*** Dataset content ***
`src/fifo_demo_pkg.sv`:
```
// fifo demo shared definitions for entry width, key requests, segment signs and push data
`default_nettype none

package fifo_demo_pkg;

  // width of one fifo entry, the pattern table below is built for nibbles
  localparam int fifo_width = 4;

  // request decoded from the two key pairs on a sampling tick
  typedef enum logic [1:0]
  {
    req_idle     = 2'd0,
    req_push     = 2'd1,
    req_pop      = 2'd2,
    req_push_pop = 2'd3
  } req_t;

  // fixed sequence of nibbles pushed into the fifo, indexed by the write index
  localparam logic [fifo_width - 1:0] pattern_table [0:15] =
    '{ 4'h2, 4'h6, 4'hd, 4'hb, 4'h7, 4'he, 4'hc, 4'h4,
       4'h1, 4'h0, 4'h9, 4'ha, 4'hf, 4'h5, 4'h8, 4'h3 };

  //----------------------------------------------------------------------
  // seven-segment encoding, abcdefgh with segment a in bit 7

  // top bar only
  localparam logic [7:0] sign_full  = 8'b1000_0000;
  // bottom bar only
  localparam logic [7:0] sign_empty = 8'b0001_0000;

  // hex digit to segments, dot always off
  function automatic logic [7:0] hex_segments (input logic [fifo_width - 1:0] nibble);
    logic [7:0] seg;
    case (nibble)
      4'h0: seg = 8'b1111_1100;
      4'h1: seg = 8'b0110_0000;
      4'h2: seg = 8'b1101_1010;
      4'h3: seg = 8'b1111_0010;
      4'h4: seg = 8'b0110_0110;
      4'h5: seg = 8'b1011_0110;
      4'h6: seg = 8'b1011_1110;
      4'h7: seg = 8'b1110_0000;
      4'h8: seg = 8'b1111_1110;
      4'h9: seg = 8'b1111_0110;
      4'ha: seg = 8'b1110_1110;
      4'hb: seg = 8'b0011_1110;
      4'hc: seg = 8'b1001_1100;
      4'hd: seg = 8'b0111_1010;
      4'he: seg = 8'b1001_1110;
      default: seg = 8'b1000_1110;
    endcase
    return seg;
  endfunction

endpackage

`default_nettype wire

```
`src/tick_gen.sv`:
```
// sampling tick generator, one-cycle enable pulse every 2**tick_log clock cycles
`timescale 1ns/100ps
`default_nettype none

module tick_gen
#(
  parameter tick_log = 26
)
(
  input  wire  clk,
  input  wire  rst_n,
  output logic tick
);

  //----------------------------------------------------------------------
  // free-running cycle counter

  logic [tick_log - 1:0] cnt;

  always_ff @(posedge clk)
  begin
    if (!rst_n)
    begin
      cnt <= '0;
    end
    else
    begin
      // wraps to zero on its own after all ones
      cnt <= cnt + 1'b1;
    end
  end

  // tick on the last count of each period
  // stands in for a divided clock, so the whole design stays on clk
  assign tick = &cnt;

endmodule

`default_nettype wire

```
`src/key_request.sv`:
```
// key request decoder, synchronizes active-low keys and makes qualified push and pop pulses
`timescale 1ns/100ps
`default_nettype none

module key_request
  import fifo_demo_pkg::*;
#(
  parameter w_key = 4
)
(
  input  wire                 clk,
  input  wire                 rst_n,
  input  wire [w_key - 1:0]   key,
  input  wire                 tick,
  input  wire                 full,
  input  wire                 empty,
  output logic                push,
  output logic                pop
);

  //----------------------------------------------------------------------
  // two-flop synchronizer, keys idle high

  logic [w_key - 1:0] key_meta;
  logic [w_key - 1:0] key_sync;

  always_ff @(posedge clk)
  begin
    if (!rst_n)
    begin
      key_meta <= '1;
      key_sync <= '1;
    end
    else
    begin
      key_meta <= key;
      key_sync <= key_meta;
    end
  end

  //----------------------------------------------------------------------
  // pair decode

  logic push_pressed;
  logic pop_pressed;
  req_t request;

  // either key of a pair pulled low counts as a press
  assign push_pressed = (key_sync [3:2] != 2'b11);
  assign pop_pressed  = (key_sync [1:0] != 2'b11);

  always_comb
  begin
    case ({push_pressed, pop_pressed})
      2'b10:   request = req_push;
      2'b01:   request = req_pop;
      2'b11:   request = req_push_pop;
      default: request = req_idle;
    endcase
  end

  // only on the tick, and only when the fifo can take it
  // a blocked request is simply lost, nothing is queued
  always_comb
  begin
    push = 1'b0;
    pop  = 1'b0;
    if (tick)
    begin
      case (request)
        req_push:     push = ~full;
        req_pop:      pop  = ~empty;
        req_push_pop:
        begin
          push = ~full;
          pop  = ~empty;
        end
        default:      ;
      endcase
    end
  end

endmodule

`default_nettype wire

```
`src/pattern_source.sv`:
```
// push data source, walks the pattern table one step per accepted push
`timescale 1ns/100ps
`default_nettype none

module pattern_source
  import fifo_demo_pkg::*;
(
  input  wire                      clk,
  input  wire                      rst_n,
  input  wire                      push,
  output logic [fifo_width - 1:0]  write_data
);

  //----------------------------------------------------------------------
  // write index

  // 16-entry table, so a nibble-wide index wraps 15 -> 0 by itself
  logic [fifo_width - 1:0] wr_index;

  always_ff @(posedge clk)
  begin
    if (!rst_n)
    begin
      wr_index <= '0;
    end
    else if (push)
    begin
      // advances with the same edge that stores the current value
      wr_index <= wr_index + 1'b1;
    end
  end

  //----------------------------------------------------------------------
  // table lookup

  // always shows the value the next push will store
  assign write_data = pattern_table [wr_index];

endmodule

`default_nettype wire

```
`src/fifo_ff_counter.sv`:
```
// flip-flop fifo with wrapping read and write pointers and an occupancy counter
`timescale 1ns/100ps
`default_nettype none

module fifo_ff_counter
  import fifo_demo_pkg::*;
#(
  parameter depth = 5
)
(
  input  wire                             clk,
  input  wire                             rst_n,
  input  wire                             push,
  input  wire                             pop,
  input  wire  [fifo_width - 1:0]         write_data,
  output logic [fifo_width - 1:0]         read_data,
  output logic                            empty,
  output logic                            full,
  output logic [$clog2(depth + 1) - 1:0]  count,
  output logic [fifo_width - 1:0]         wr_ptr,
  output logic [fifo_width - 1:0]         rd_ptr
);

  // pointers are nibble wide so they can go straight to a display digit
  localparam logic [fifo_width - 1:0] last_ptr = fifo_width'(depth - 1);

  // low pointer bits that address one of the depth entries
  localparam int w_addr = (depth > 1) ? $clog2(depth) : 1;

  // step a pointer, wrapping after the last entry
  function automatic logic [fifo_width - 1:0] next_ptr (input logic [fifo_width - 1:0] ptr);
    logic [fifo_width - 1:0] nxt;
    if (ptr == last_ptr)
      nxt = '0;
    else
      nxt = ptr + 1'b1;
    return nxt;
  endfunction

  //----------------------------------------------------------------------
  // storage

  logic [fifo_width - 1:0] data [0:depth - 1];

  always_ff @(posedge clk)
  begin
    if (!rst_n)
    begin
      for (int i = 0; i < depth; i++)
        data [i] <= '0;
    end
    else if (push)
    begin
      data [wr_ptr [w_addr - 1:0]] <= write_data;
    end
  end

  // head entry, valid whenever empty is low
  assign read_data = data [rd_ptr [w_addr - 1:0]];

  //----------------------------------------------------------------------
  // pointers and occupancy

  // push on full and pop on empty are filtered upstream
  always_ff @(posedge clk)
  begin
    if (!rst_n)
    begin
      wr_ptr <= '0;
      rd_ptr <= '0;
      count  <= '0;
    end
    else
    begin
      if (push)
        wr_ptr <= next_ptr (wr_ptr);
      if (pop)
        rd_ptr <= next_ptr (rd_ptr);

      // push and pop together leave count alone
      case ({push, pop})
        2'b10:   count <= count + 1'b1;
        2'b01:   count <= count - 1'b1;
        default: ;
      endcase
    end
  end

  // flags come straight from the counter
  assign empty = (count == '0);
  assign full  = (count == ($clog2(depth + 1))'(depth));

endmodule

`default_nettype wire

```
`src/fifo_display.sv`:
```
// multiplexed seven-segment driver for fifo state with empty and full sign overlay
`timescale 1ns/100ps
`default_nettype none

module fifo_display
  import fifo_demo_pkg::*;
#(
  parameter w_digit  = 8,
            scan_log = 10
)
(
  input  wire                      clk,
  input  wire                      rst_n,
  input  wire [fifo_width - 1:0]   write_data,
  input  wire [fifo_width - 1:0]   wr_ptr,
  input  wire [fifo_width - 1:0]   rd_ptr,
  input  wire [fifo_width - 1:0]   read_data,
  input  wire                      empty,
  input  wire                      full,
  output logic [7:0]               abcdefgh,
  output logic [w_digit - 1:0]     digit
);

  localparam int w_sel = (w_digit > 1) ? $clog2(w_digit) : 1;

  //----------------------------------------------------------------------
  // scan timing

  logic [scan_log - 1:0] scan_cnt;
  logic [w_sel - 1:0]    sel;
  logic [w_sel - 1:0]    sel_next;

  always_ff @(posedge clk)
  begin
    if (!rst_n)
      scan_cnt <= '0;
    else
      scan_cnt <= scan_cnt + 1'b1;
  end

  // move to the next digit at the end of each scan period
  always_comb
  begin
    sel_next = sel;
    if (&scan_cnt)
    begin
      if (sel == w_sel'(w_digit - 1))
        sel_next = '0;
      else
        sel_next = sel + 1'b1;
    end
  end

  //----------------------------------------------------------------------
  // nibble and overlay for the digit about to be shown

  logic [fifo_width - 1:0] nibble;
  logic [7:0]              seg_next;

  // digit 0 is the rightmost, digits above 3 stay at zero
  always_comb
  begin
    case (sel_next)
      0:       nibble = read_data;
      1:       nibble = rd_ptr;
      2:       nibble = wr_ptr;
      3:       nibble = write_data;
      default: nibble = '0;
    endcase
  end

  always_comb
  begin
    if (sel_next == 0 && empty)
      seg_next = sign_empty;
    else if (sel_next == 3 && full)
      seg_next = sign_full;
    else
      seg_next = hex_segments (nibble);
  end

  //----------------------------------------------------------------------
  // output registers

  // select and segments load together so they never disagree
  always_ff @(posedge clk)
  begin
    if (!rst_n)
    begin
      sel      <= '0;
      digit    <= w_digit'(1);
      abcdefgh <= sign_empty;
    end
    else
    begin
      sel      <= sel_next;
      digit    <= w_digit'(1) << sel_next;
      abcdefgh <= seg_next;
    end
  end

endmodule

`default_nettype wire

```
`src/fifo_demo_top.sv`:
```
// fifo demo top level, keys push and pop a pattern fifo shown on leds and the display
`timescale 1ns/100ps
`default_nettype none

module fifo_demo_top
  import fifo_demo_pkg::*;
#(
  parameter tick_log   = 26,
            fifo_depth = 5,
            scan_log   = 10,
            w_key      = 4,
            w_led      = 8,
            w_digit    = 8
)
(
  input  wire                   clk,
  input  wire                   rst_n,
  input  wire  [w_key   - 1:0]  key,
  output logic [w_led   - 1:0]  led,
  output logic [7:0]            abcdefgh,
  output logic [w_digit - 1:0]  digit
);

  localparam int w_count = $clog2(fifo_depth + 1);

  logic                    tick;
  logic                    push;
  logic                    pop;
  logic [fifo_width - 1:0] write_data;
  logic [fifo_width - 1:0] read_data;
  logic                    empty;
  logic                    full;
  logic [w_count - 1:0]    count;
  logic [fifo_width - 1:0] wr_ptr;
  logic [fifo_width - 1:0] rd_ptr;

  //----------------------------------------------------------------------
  // request path

  tick_gen #(.tick_log (tick_log)) i_tick_gen
  (
    .clk   (clk),
    .rst_n (rst_n),
    .tick  (tick)
  );

  key_request #(.w_key (w_key)) i_key_request
  (
    .clk   (clk),
    .rst_n (rst_n),
    .key   (key),
    .tick  (tick),
    .full  (full),
    .empty (empty),
    .push  (push),
    .pop   (pop)
  );

  pattern_source i_pattern_source
  (
    .clk        (clk),
    .rst_n      (rst_n),
    .push       (push),
    .write_data (write_data)
  );

  //----------------------------------------------------------------------
  // fifo and outputs

  fifo_ff_counter #(.depth (fifo_depth)) i_fifo
  (
    .clk        (clk),
    .rst_n      (rst_n),
    .push       (push),
    .pop        (pop),
    .write_data (write_data),
    .read_data  (read_data),
    .empty      (empty),
    .full       (full),
    .count      (count),
    .wr_ptr     (wr_ptr),
    .rd_ptr     (rd_ptr)
  );

  fifo_display #(.w_digit (w_digit), .scan_log (scan_log)) i_display
  (
    .clk        (clk),
    .rst_n      (rst_n),
    .write_data (write_data),
    .wr_ptr     (wr_ptr),
    .rd_ptr     (rd_ptr),
    .read_data  (read_data),
    .empty      (empty),
    .full       (full),
    .abcdefgh   (abcdefgh),
    .digit      (digit)
  );

  // full on the leftmost led, then occupancy, head value on the right
  assign led = w_led'({full, count, read_data});

endmodule

`default_nettype wire

```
*** End of Dataset content ***
Copy every line of the data above in which the string "clock" appears.

// sampling tick generator, one-cycle enable pulse every 2**tick_log clock cycles
  // stands in for a divided clock, so the whole design stays on clk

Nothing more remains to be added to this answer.